Congratulations to Atieh Moridi on being selected as the 2022 Johnson & Johnson WiSTEM2D Scholars Award winner for the Manufacturing Category.
Atieh Moridi earned her Ph.D. (cum laude) in Mechanical Engineering from Politecnico di Milano in 2015; served as a Postdoctoral Researcher in the Mechanical Engineering and Materials Science and Engineering Departments at Massachusetts Institute of Technology between 2015 and 2018; and has been an Assistant Professor in the Department of Mechanical and Aerospace Engineering at Cornell University since 2019. Dr. Moridi’s proposal addresses a number of the challenges to personalized medicine, in which treatments can be tailored to the individual needs of each patient. In particular, in a customized-materials–reliant field like orthopedics, which has stringent regulatory oversight and requires high-quality, defect-free parts, these challenges include the inability for current implants to mimic the structure and mechanical properties of the bone, inaccurate anatomical fitting that adversely affects surgical placement of the devices, and limited restoration of the biological function of the remaining bone surrounding the implant. One field that is expected to play a growing role in the evolution of materials that will enable more personalized medical treatment is Additive Manufacturing (AM).
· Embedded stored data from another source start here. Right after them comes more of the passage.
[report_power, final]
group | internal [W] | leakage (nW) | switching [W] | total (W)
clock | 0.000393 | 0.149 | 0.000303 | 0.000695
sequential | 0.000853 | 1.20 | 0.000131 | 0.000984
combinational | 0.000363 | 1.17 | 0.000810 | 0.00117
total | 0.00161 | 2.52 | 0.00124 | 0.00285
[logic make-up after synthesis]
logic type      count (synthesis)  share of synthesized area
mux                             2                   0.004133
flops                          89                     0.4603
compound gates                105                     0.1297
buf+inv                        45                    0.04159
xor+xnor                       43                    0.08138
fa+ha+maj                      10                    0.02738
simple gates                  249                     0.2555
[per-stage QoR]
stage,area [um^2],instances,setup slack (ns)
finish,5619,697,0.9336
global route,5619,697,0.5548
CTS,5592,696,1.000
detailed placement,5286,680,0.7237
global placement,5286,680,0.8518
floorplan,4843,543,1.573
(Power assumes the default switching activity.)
--- src/rtl/frame_monitor.sv ---
// frame_monitor: receive-side checker for the sof/pri/eof framing pattern.
//
// Registers the three strobes once, walks each frame through
// IDLE -> SOF -> GAP -> PULSE -> EOF, measures every segment length and
// issues one verdict per frame (normal end, sof restart or timeout).
//
// Ports:
//   clk         clock
//   reset       synchronous, active-low reset
//   sof/pri/eof framing strobes from the generator
//   frame_done  one-cycle pulse when a verdict is issued
//   frame_ok    last verdict, 1 = no errors
//   pulse_cnt   pri pulses in the last frame (saturates at 255)
//   err         error flags of the last frame:
//               [0] sof width [1] gap [2] pri high [3] pri period
//               [4] pulse count [5] eof width [6] ordering [7] timeout
//   frames_ok   cumulative good frames (FRAME_MON_STATS_EN only, else 0)
//   frames_bad  cumulative bad frames  (FRAME_MON_STATS_EN only, else 0)
//
// Optional feature macro: FRAME_MON_STATS_EN builds the 16-bit saturating
// good/bad frame counters; without it both counter ports are tied to 0.
module frame_monitor #(
  parameter int SOF_LEN    = 4,
  parameter int GAP_MIN    = 48,
  parameter int GAP_MAX    = 54,
  parameter int PRI_HIGH   = 30,
  parameter int PRI_PERIOD = 100,
  parameter int PRI_COUNT  = 50,
  parameter int EOF_LEN    = 13,
  parameter int TOL        = 2,
  parameter int TIMEOUT    = 8000
) (
  input  logic        clk,
  input  logic        reset,
  input  logic        sof,
  input  logic        pri,
  input  logic        eof,
  output logic        frame_done,
  output logic        frame_ok,
  output logic [7:0]  pulse_cnt,
  output logic [7:0]  err,
  output logic [15:0] frames_ok,
  output logic [15:0] frames_bad
);

  typedef enum logic [2:0] {ST_IDLE, ST_SOF, ST_GAP, ST_PULSE, ST_EOF} state_t;

  // Limits widened to 17 bits so they compare directly with run_len/pr_len.
  localparam logic [16:0] SOF_W  = 17'(SOF_LEN);
  localparam logic [16:0] GAP_LO = 17'(GAP_MIN);
  localparam logic [16:0] GAP_HI = 17'(GAP_MAX);
  localparam logic [16:0] HI_LO  = 17'(PRI_HIGH - TOL);
  localparam logic [16:0] HI_HI  = 17'(PRI_HIGH + TOL);
  localparam logic [16:0] PER_LO = 17'(PRI_PERIOD - TOL);
  localparam logic [16:0] PER_HI = 17'(PRI_PERIOD + TOL);
  localparam logic [16:0] EOF_LO = 17'(EOF_LEN - TOL);
  localparam logic [16:0] EOF_HI = 17'(EOF_LEN + TOL);
  localparam logic [15:0] TO_CNT = 16'(TIMEOUT);
  localparam logic [7:0]  N_PRI  = 8'(PRI_COUNT);

  state_t      state;
  logic        sof_q, pri_q, eof_q;
  logic        sof_d, pri_d, eof_d;
  logic [15:0] cnt;      // run counter, cleared on every state change
  logic [15:0] pr_cnt;   // cycles since the last pri rise (1 on the rise)
  logic [7:0]  err_w;
  logic [7:0]  pulse_w;
  logic [7:0]  err_evt;

  logic sof_rise, sof_fall, pri_rise, pri_fall, eof_rise, eof_fall;
  logic active, timeout_hit;
  logic [16:0] run_len;  // length of the segment that started at the last state change
  logic [16:0] pr_len;

  assign sof_rise = sof_q & ~sof_d;
  assign sof_fall = ~sof_q & sof_d;
  assign pri_rise = pri_q & ~pri_d;
  assign pri_fall = ~pri_q & pri_d;
  assign eof_rise = eof_q & ~eof_d;
  assign eof_fall = ~eof_q & eof_d;

  assign active      = (state != ST_IDLE);
  assign timeout_hit = active && (cnt == TO_CNT);

  // The counter is cleared on the edge that detects the segment start, so
  // when the end is detected it holds one less than the pin-level width.
  assign run_len = {1'b0, cnt} + 17'd1;
  assign pr_len  = {1'b0, pr_cnt};

  function automatic logic [15:0] sat16(input logic [15:0] v);
    return (v == 16'hFFFF) ? v : v + 16'd1;
  endfunction

  // Error flags raised by normal-transition events in the current cycle.
  always_comb begin
    err_evt = 8'h00;
    case (state)
      ST_SOF: begin
        err_evt[0] = sof_fall && (run_len != SOF_W);
        err_evt[6] = pri_rise | eof_rise;
      end
      ST_GAP: begin
        err_evt[1] = pri_rise && ((run_len < GAP_LO) || (run_len > GAP_HI));
      end
      ST_PULSE: begin
        err_evt[2] = pri_fall && ((pr_len < HI_LO) || (pr_len > HI_HI));
        err_evt[3] = pri_rise && ((pr_len < PER_LO) || (pr_len > PER_HI));
        err_evt[4] = eof_rise && (pulse_w != N_PRI);
      end
      ST_EOF: begin
        err_evt[5] = eof_fall && ((run_len < EOF_LO) || (run_len > EOF_HI));
      end
      default: err_evt = 8'h00;
    endcase
    if (active && pri_q && (sof_q || eof_q)) err_evt[6] = 1'b1;
  end

  always_ff @(posedge clk) begin
    if (!reset) begin
      state      <= ST_IDLE;
      sof_q      <= 1'b0;
      pri_q      <= 1'b0;
      eof_q      <= 1'b0;
      sof_d      <= 1'b0;
      pri_d      <= 1'b0;
      eof_d      <= 1'b0;
      cnt        <= 16'd0;
      pr_cnt     <= 16'd0;
      err_w      <= 8'h00;
      pulse_w    <= 8'd0;
      frame_done <= 1'b0;
      frame_ok   <= 1'b0;
      pulse_cnt  <= 8'd0;
      err        <= 8'h00;
    end else begin
      sof_q      <= sof;
      pri_q      <= pri;
      eof_q      <= eof;
      sof_d      <= sof_q;
      pri_d      <= pri_q;
      eof_d      <= eof_q;
      frame_done <= 1'b0;
      pr_cnt     <= pri_rise ? 16'd1 : sat16(pr_cnt);

      if (active && sof_rise) begin
        // Restart: close the aborted frame and begin a fresh one this cycle.
        frame_done <= 1'b1;
        frame_ok   <= 1'b0;
        err        <= err_w | 8'h40;
        pulse_cnt  <= pulse_w;
        state      <= ST_SOF;
        cnt        <= 16'd0;
        err_w      <= 8'h00;
        pulse_w    <= 8'd0;
      end else if (timeout_hit) begin
        frame_done <= 1'b1;
        frame_ok   <= 1'b0;
        err        <= err_w | 8'h80;
        pulse_cnt  <= pulse_w;
        state      <= ST_IDLE;
        cnt        <= 16'd0;
      end else begin
        err_w <= err_w | err_evt;
        cnt   <= sat16(cnt);
        case (state)
          ST_IDLE: begin
            if (sof_rise) begin
              state   <= ST_SOF;
              cnt     <= 16'd0;
              err_w   <= 8'h00;
              pulse_w <= 8'd0;
            end
          end
          ST_SOF: begin
            if (sof_fall) begin
              state <= ST_GAP;
              cnt   <= 16'd0;
            end
          end
          ST_GAP: begin
            if (pri_rise) begin
              state   <= ST_PULSE;
              cnt     <= 16'd0;
              pulse_w <= 8'd1;
            end else if (eof_rise) begin
              state <= ST_EOF;
              cnt   <= 16'd0;
            end
          end
          ST_PULSE: begin
            if (pri_rise && (pulse_w != 8'hFF)) pulse_w <= pulse_w + 8'd1;
            if (eof_rise) begin
              state <= ST_EOF;
              cnt   <= 16'd0;
            end
          end
          ST_EOF: begin
            if (eof_fall) begin
              frame_done <= 1'b1;
              frame_ok   <= ((err_w | err_evt) == 8'h00);
              err        <= err_w | err_evt;
              pulse_cnt  <= pulse_w;
              state      <= ST_IDLE;
              cnt        <= 16'd0;
            end
          end
          default: state <= ST_IDLE;
        endcase
      end
    end
  end

`ifdef FRAME_MON_STATS_EN
  // Counters follow the registered verdict, so they update one cycle
  // after frame_done.
  always_ff @(posedge clk) begin
    if (!reset) begin
      frames_ok  <= 16'd0;
      frames_bad <= 16'd0;
    end else if (frame_done) begin
      if (frame_ok) begin
        if (frames_ok != 16'hFFFF) frames_ok <= frames_ok + 16'd1;
      end else begin
        if (frames_bad != 16'hFFFF) frames_bad <= frames_bad + 16'd1;
      end
    end
  end
`else
  assign frames_ok  = 16'd0;
  assign frames_bad = 16'd0;
`endif

endmodule

--- config.mk ---
export PLATFORM = sky130hd
export DESIGN_NAME = frame_monitor
export DESIGN_NICKNAME = d
export VERILOG_FILES = /design/src/rtl/frame_monitor.sv
export SDC_FILE = /design/constraint.sdc
export NUM_CORES = 1
export LEC_CHECK = 0
export CAP_MARGIN = 10
export CORE_MARGIN = 3
export CORE_UTILIZATION = 60
export DETAILED_ROUTE_END_ITERATION = 7
export GPL_ROUTABILITY_DRIVEN = 0
export PLACE_DENSITY = 0.89
export SYNTH_ARGS = -nofsm -noshare
export SYNTH_HDL_FRONTEND = slang
export SYNTH_SLANG_ARGS = --single-unit
export TNS_END_PERCENT = 10
--- constraint.sdc ---
create_clock -name clk -period 4.25 [get_ports clk]
set_input_delay 0.85 -clock clk [delete_from_list [all_inputs] [get_ports clk]]
set_output_delay 0.85 -clock clk [all_outputs]
set_load 0.005 [all_outputs]
==> metrics.md, run 1 <==
| Metric | Value |
|---|---|
| IO Port Bufs | 22 |
| Adder-Cell Fraction of Synth Area | 2.676% |
| Vias per cell | 6.010 |
| Xor/xnor share of the synthesized area | 5.961% |
| RSZ-0062 raised after global routing | no |
| FF-to-FF path depth | 8 |
| Post-CTS Resized | 0 |
| First-pass GRT wire length | between 10000 and 15000 um |
| Leakage | 1.590 nW |
| Synth Flop Type | dfxtp_1 |
| Slew @ Worst Pin | about 700 ps |
| Initial Utilization | 63.34% |
| Final Critical Period | 2721 ps |
| Worst r2r dst | frame_ok |
| CP Data Required Time | 4540 ps |
| Status | complete, no violations |
| CTS root buf | clkbuf_8 |
| CP startpoint kind | register |
| Worst-path cell chain | ha_1 > and3_4 > nand3_2 > mux2i_1 > nand4_2 > o32a_1 > nor4_2 > a21o_1 |
| Worst Hold Slack | about 460 ps |
| Commonest non-fill, non-tap cell in the layout | dfxtp_1 |
| Seq/Total Area, Yosys | 36.01% |
| R2R setup slack | about 1500 ps |
| Fin Setup TNS | 0 ps |
| Async set or reset register ratio after synthesis | 0% |
| Slew HR | between 50% and 60% |
| WHS Endpoint | err[1] |
| Critical Path End Type | register |
| Fillers | 520 |
| Max-Cap Viols | 0 |
| Power Density | 310.9 mW/mm2 |
| Area grow syn2layout | 6.265% |
| Post-DP HPWL | 6266 um |
| Fin. max-slew vios | 0 |
| Die X | 88.81 um |
| Worst path depth | 8 |
| Post-Synth Simple-Gate Area | 27.19% |
| Min-delay src | err[1] |
| YS warnings | 0 |
| Hold-fix buffers at CTS | 0 |
| Antenna cells | 0 |
| Drt first pass iters | 5 |
| DRC errors left | 0 |
| Core Footprint | 0.006495 mm2 |
| # IOs | 55 |
| Via count | about 3500 |
| GRT Resource Usage Total | 23.21% |
| Clock latency on the worst-skew pair | 350 ps |
| Largest vdd supply drop | around 0.28 mV |
| Endpoints failing hold | 0 |
| Num rows | 29 |
| Initial antenna violation count | 0 |
| Wire per inst | 15.36 um |
| CP top delay family | simple AND/OR/NAND/NOR gates |
| Main combinational cell family by area after synthesis | simple AND/OR/NAND/NOR gates |
| Synth Area per Inst | around 8.5 um2 |
| Antenna Nets Post-Route | 0 |
| Synth Area in Compound Gates | 15.45% |
| DIE AREA | around 0.0079 mm2 |
| R2r startpoint | cnt[0] |
| CP max stage cell | dfxtp_1 |
| Crit-path max FO | 11 |
| Clk slew on worst S/H paths | approximately 80 ps |
| FF+latch count, synth | 74 |
| Post-CTS setup buffer count | 0 |
| Nets@finish | 507 |
| Multi-input logic area | 0.002320 mm2 |
| Worst hold stages | 2 |
| Max incr delay on CP | around 520 ps |
| Yosys cell types | 68 |
| CTS Buffer Depth | 2 |
| Vias in the first global route | 3089 |
| Clock Skew | around 11 ps |
| Post-synthesis mux area share | between 2 and 2.5% |
| Critical Path AT | roughly 3000 ps |
| Most frequent cells in the layout | dfxtp_1 (74), nor2_1 (50), conb_1 (32) |
| Initial DRC Count | 247 |
| CTS buffer count | 9 |
| Post-Route WL | approximately 9000 um |
| Final period util | 64.02% |
| Crit path kind | register to register |
| Mapped Area | roughly 0.0041 mm2 |
| Buf+Inv Stages, Crit Path | 0 |
| Reg area | 0.001481 mm2 |
| Pin count of the biggest net entering global routing | 24 |
| EDFF count, synth | 0 |
| Setup violators final | 0 |
| Mapped Cells | ~480 |
| CTS tree | built |
| CTS Sinks | 74 |
| FMAX | 367.5 MHz |
| GRT overflow | 0 |
| Hold Path Class | register to register |
| H-tree depth | 3 |
| Layout cells sized above 1 | 7.615% |
| DIE HEIGHT | 88.81 um |
-- metal layers --
| layer | vias up | global-route usage (%) | share of wire [%] |
|---|---|---|---|
| met3 | 21 | 4.004 | 6.5 |
| met4 | 0 | 9.615 | 2.3 |
| met2 | 147 | 36.64 | 47 |
| met1 | 1627 | 31.31 | 44 |
| li1 | 1667 | - | - |
| met5 | - | 0 | 0 |
-- kinds of logic (layout without fill, tap and decap cells) --
kind of cell / Yosys count / count (layout)
and+or+nand+nor: 198 / 198
other: 1 / 32
xor gates and xnor gates: 28 / 28
AOI/OAI and AO/OA: 95 / 95
muxes: 9 / 9
DFF: 74 / 74
buffers and inverters: 69 / 54
adders and majority gates: 9 / 9
-- state kept, by name (all words and copies together), names as in the netlist, 3 cells and up --
register / count
pulse_cnt: 8
err: 8
pr_cnt: 16
pulse_w: 8
cnt: 16
err_w: 7
state: 3
-- Yosys cell counts, types with 3 or more instances --
library cell	number	area, um2
a211oi_1	3	22.52
a21boi_0	4	30.03
a21oi_1	30	150.1
a22o_1	8	70.07
a31oi_1	9	56.30
and2_1	11	68.82
and3_1	7	43.79
buf_2	7	35.03
buf_4	35	262.8
buf_6	4	45.04
clkbuf_1	6	22.52
dfxtp_1	74	1481
ha_1	8	100.1
inv_1	16	60.06
mux2i_1	9	90.09
nand2_1	21	78.83
nand2b_1	4	25.02
nand3_1	19	95.09
nand3_2	3	30.03
nand3b_1	3	22.52
nand4_1	11	68.82
nor2_1	50	187.7
nor2b_1	7	43.79
nor3_1	22	110.1
nor3b_1	3	22.52
nor4_1	4	25.02
nor4_2	3	37.54
nor4b_1	3	26.28
o21ai_0	16	80.08
o2bb2ai_1	3	26.28
or2_2	3	18.77
or3_1	8	50.05
xnor2_1	16	140.1
xor2_1	12	105.1
-- how the worst max path moves through the flow --
stage	from	endpoint	slack [ps]
6_report	cnt[0]	frame_ok	1530
5_1_grt	cnt[0]	frame_ok	1300
4_1_cts	cnt[0]	frame_ok	1570
3_5_place_dp	reset	frame_ok	1390
3_3_place_gp	reset	frame_ok	1450
2_1_floorplan	cnt[0]	frame_ok	2020
-- worst min-delay path, stage by stage (launching register included) --
cell	delay, ps
dfxtp_1	310
nand2_1	50
a21boi_1	50
-- layout make-up --
cell class	count	share of cell area, %
multi-input cells	371	53.06
flip-flops and latches	74	33.89
repair buffers	22	5.037
clock buffers	10	2.919
well taps	77	2.204
clock inverters	6	1.517
inverters	16	1.374
-- through the flow --
stage	std cells	setup slack [ps]	instance area [um2]	total power, mW	utilization, %
after floorplan	514	2023	4230	0.8263	-
after global placement	560	1453	4178	0.8236	64.32
after CTS	576	1565	4372	1.364	67.31
after detailed placement	560	1394	4178	0.8274	64.32
after global routing	576	1304	4372	1.406	67.31
final	576	1529	4372	1.359	67.31
-- report_power, final --
part | switching, mW | internal (mW)
logic | 0.0597 | 0.0338
clock network | 0.273 | 0.272
registers | 0.0178 | 0.703
No activity file was read; power rests on OpenSTA's default activity.
==> run 2: changes to the inputs <==
--- a/config.mk
+++ b/config.mk
@@ -7,10 +7,10 @@
 export LEC_CHECK = 0
 export CAP_MARGIN = 10
 export CORE_MARGIN = 3
-export CORE_UTILIZATION = 60
+export CORE_UTILIZATION = 55
 export DETAILED_ROUTE_END_ITERATION = 7
 export GPL_ROUTABILITY_DRIVEN = 0
-export PLACE_DENSITY = 0.89
+export PLACE_DENSITY = 0.83
 export SYNTH_ARGS = -nofsm -noshare
 export SYNTH_HDL_FRONTEND = slang
 export SYNTH_SLANG_ARGS = --single-unit
==> constraint.sdc (replaced) <==
create_clock -name clk -period 2.8 [get_ports clk]
set_input_delay 0.56 -clock clk [delete_from_list [all_inputs] [get_ports clk]]
set_output_delay 0.56 -clock clk [all_outputs]
set_load 0.005 [all_outputs]
==> run 2 against run 1 <==
Register-to-register slack got worse by 1200 ps. Maximum frequency rose by 8.8%. Die area rose by 8.5%. Combinational power rose by 67%. Setup slack got worse by 1200 ps. Flip-flop and latch count did not move. Via count fell by 2.1%. Final area rose by 2.3%. First-iteration DRC count rose by 0.81%. Power rose by 49%. Sequential share of layout area fell by 0.75 points. Hold slack improved by 14 ps. Largest power group unchanged. Highest routed layer unchanged.
==> metrics.md, run 2 (synthesized netlist as in run 1, its figures left out) <==
| Metric | Value |
|---|---|
| Vias per cell | 5.592 (was 6.010) |
| Critical Path AT | 2810 ps (was 3010 ps) |
| Via count | 3389 (was 3462) |
| Leakage | 1.638 nW (was 1.590 nW) |
| Hold Path Class | register to register (unchanged) |
| Wire per inst | 13.98 um (was 15.36 um) |
| GRT Resource Usage Total | 20.05% (was 23.21%) |
| FMAX | 399.8 MHz (was 367.5 MHz) |
| CP startpoint kind | register (unchanged) |
| Vias in the first global route | 3049 (was 3089) |
| Initial antenna violation count | 0 (unchanged) |
| CTS buffer count | 9 (unchanged) |
| CTS Sinks | 74 (unchanged) |
| RSZ-0062 raised after global routing | no (unchanged) |
| Post-route cell area | 0.004471 mm2 (was 0.004372 mm2) |
| Final Critical Period | 2501 ps (was 2721 ps) |
| Status | complete, no violations (unchanged) |
| Post-Route WL | 8473 um (was 8845 um) |
| Clock Skew | 11.19 ps (about the same) |
| Fin. max-slew vios | 0 (unchanged) |
| Antenna Nets Post-Route | 0 (unchanged) |
| Area grow syn2layout | 8.668% (was 6.265%) |
| Die X | 92.49 um (was 88.81 um) |
| Most frequent cells in the layout | dfxtp_1 (74), nor2_1 (50), conb_1 (32) (unchanged) |
| Power Density | 453.9 mW/mm2 (was 310.9 mW/mm2) |
| DIE HEIGHT | 92.49 um (was 88.81 um) |
| CTS Buffer Depth | 2 (unchanged) |
| Worst Hold Slack | 476.8 ps (was 462.5 ps) |
| Top Registers | cnt (16), pr_cnt (16) (unchanged) |
| CTS tree | built (unchanged) |
| Largest vdd supply drop | 0.2633 mV (was 0.2781 mV) |
| Setup violators final | 0 (unchanged) |
| # IOs | 55 (unchanged) |
| FF-to-FF path depth | 7 (was 8) |
| Crit path kind | register to register (unchanged) |
| First-pass GRT wire length | 14070 um (was 14570 um) |
| CTS root buf | clkbuf_8 (unchanged) |
| DRC errors left | 0 (unchanged) |
| Layout cells sized above 1 | 10.00% (was 7.615%) |
| Worst hold stages | 2 (unchanged) |
| Fin util | 63.69% (was 67.31%) |
| Clock latency on the worst-skew pair | 350 ps (about the same) |
| IO Port Bufs | 22 (unchanged) |
| Crit-path max FO | 9 (was 11) |
| Max-Cap Viols | 0 (unchanged) |
| Critical Path End Type | register (unchanged) |
| Fin Setup TNS | 0 ps (unchanged) |
| Endpoints failing hold | 0 (unchanged) |
| GRT overflow | 0 (unchanged) |
| Num rows | 30 (was 29) |
| Clk slew on worst S/H paths | 90 ps (was 80 ps) |
| Slew HR | 54.09% (was 52.73%) |
| Antenna cells | 0 (unchanged) |
| Drt first pass iters | 5 (unchanged) |
| CP Data Required Time | 3110 ps (was 4540 ps) |
| Initial Utilization | 58.61% (was 63.34%) |
| DIE AREA | 0.008553 mm2 (was 0.007886 mm2) |
| Slew @ Worst Pin | 688.3 ps (was 708.5 ps) |
| H-tree depth | 3 (unchanged) |
| Nets@finish | 518 (was 507) |
| Pin count of the biggest net entering global routing | 20 (was 24) |
| Initial DRC Count | 249 (was 247) |
| Final period util | 89.33% (was 64.02%) |
| Core Footprint | 0.007019 mm2 (was 0.006495 mm2) |
| Post-DP Area | 0.004284 mm2 (was 0.004178 mm2) |
| Post-DP HPWL | 6208 um (was 6266 um) |
| Commonest non-fill, non-tap cell in the layout | dfxtp_1 (unchanged) |
[run 2: per-stage QoR]
step           instances  power, mW  setup WS, ps
2_1_floorplan        514      1.254         573.3
3_3_place_gp         590      1.260         327.5
3_5_place_dp         590      1.265         265.4
4_1_cts              606      2.035         254.7
5_1_grt              606      2.108         79.90
6_report             606      2.029         298.7
[run 2: critical path, cell delays in order, from the launching register on]
cell and delay (ps):
dfxtp_1 530, nand4_1 290, nor3_1 380, mux2i_1 330
nand2_1 140, o32a_1 410, nor4_2 250, a21o_1 100
[run 2: worst paths after layout]
path,slack [ps],from,endpoint
setup / recovery,300,cnt[4],frame_ok
hold / removal,480,err[0],err[0]
setup reg to reg,300,cnt[4],frame_ok
hold reg to reg,480,err[0],err[0]
[run 2: timing repair]
| item | in CTS | in global routing |
|---|---|---|
| hold buffers | 0 | 0 |
| setup buffers | 0 | 0 |
| setup endpoints to repair | 0 | 1 |
| hold endpoints to repair | 0 | 0 |
| gates resized for setup | 0 | 1 |
[run 2: cell type report]
type	instances	area, um2
inverter	16	60.06
multi-input combinational	371	2322
sequential	74	1481
timing repair buffer	33	302.8
clock inverter	7	60.06
tap	96	120.1
fill	577	2549
clock buffer	9	123.9
[run 2: where the power goes]
group / internal [mW] / switching, mW / leakage, nW
logic: 0.0581 / 0.0974 / 0.955
registers: 1.07 / 0.0217 / 0.599
clock network: 0.335 / 0.450 / 0.0844
[run 2: layer usage]
layer	vias to the layer above	wire length [um]	global-route usage (%)
met5	-	0	0
met4	0	186	7.178
met3	21	497	4.793
met2	111	3883	31.66
met1	1561	3905	26.67
li1	1696	-	-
The ease of design customization and the achievable structural complexity via AM could present the solution to unanswered materials issues in orthopedics. Unlocking the full potential of AM requires addressing a number of fundamental challenges including process stability, part quality and reproducibility. Dr. Moridi’s research aims to improve the quality of AM by developing a new paradigm for real-time detection of process anomalies by “listening” and “watching” the AM process using acoustic emissions and synchrotron X-ray imaging. She proposes to use machine learning to correlate physics-based insights from sophisticated X-ray imaging experiments to simpler, low-cost, and scalable acoustic emission signals. Having such a reliable technology for qualification of parts as they are printed is critical for one-off printing of patient-specific implants and provides a new paradigm for affordable, personalized healthcare. Through her collaboration with the Center for Advanced Materials and Engineering in Orthopedics (CAMEO) at the Hospital for Special Surgery, her research discoveries promise to be translated into clinically relevant applications, ultimately impacting real patients.
She has an excellent publication record for someone at this stage of her career, with 13 peer-reviewed journal articles (first author on 6 of these papers) and a sole-authored book. Her record shows an impressive citation count of 1345 and a Field Weighted Citation Index of over 2.5. She is Principal Investigator or Faculty Adviser on current grants totaling over $1,000,000.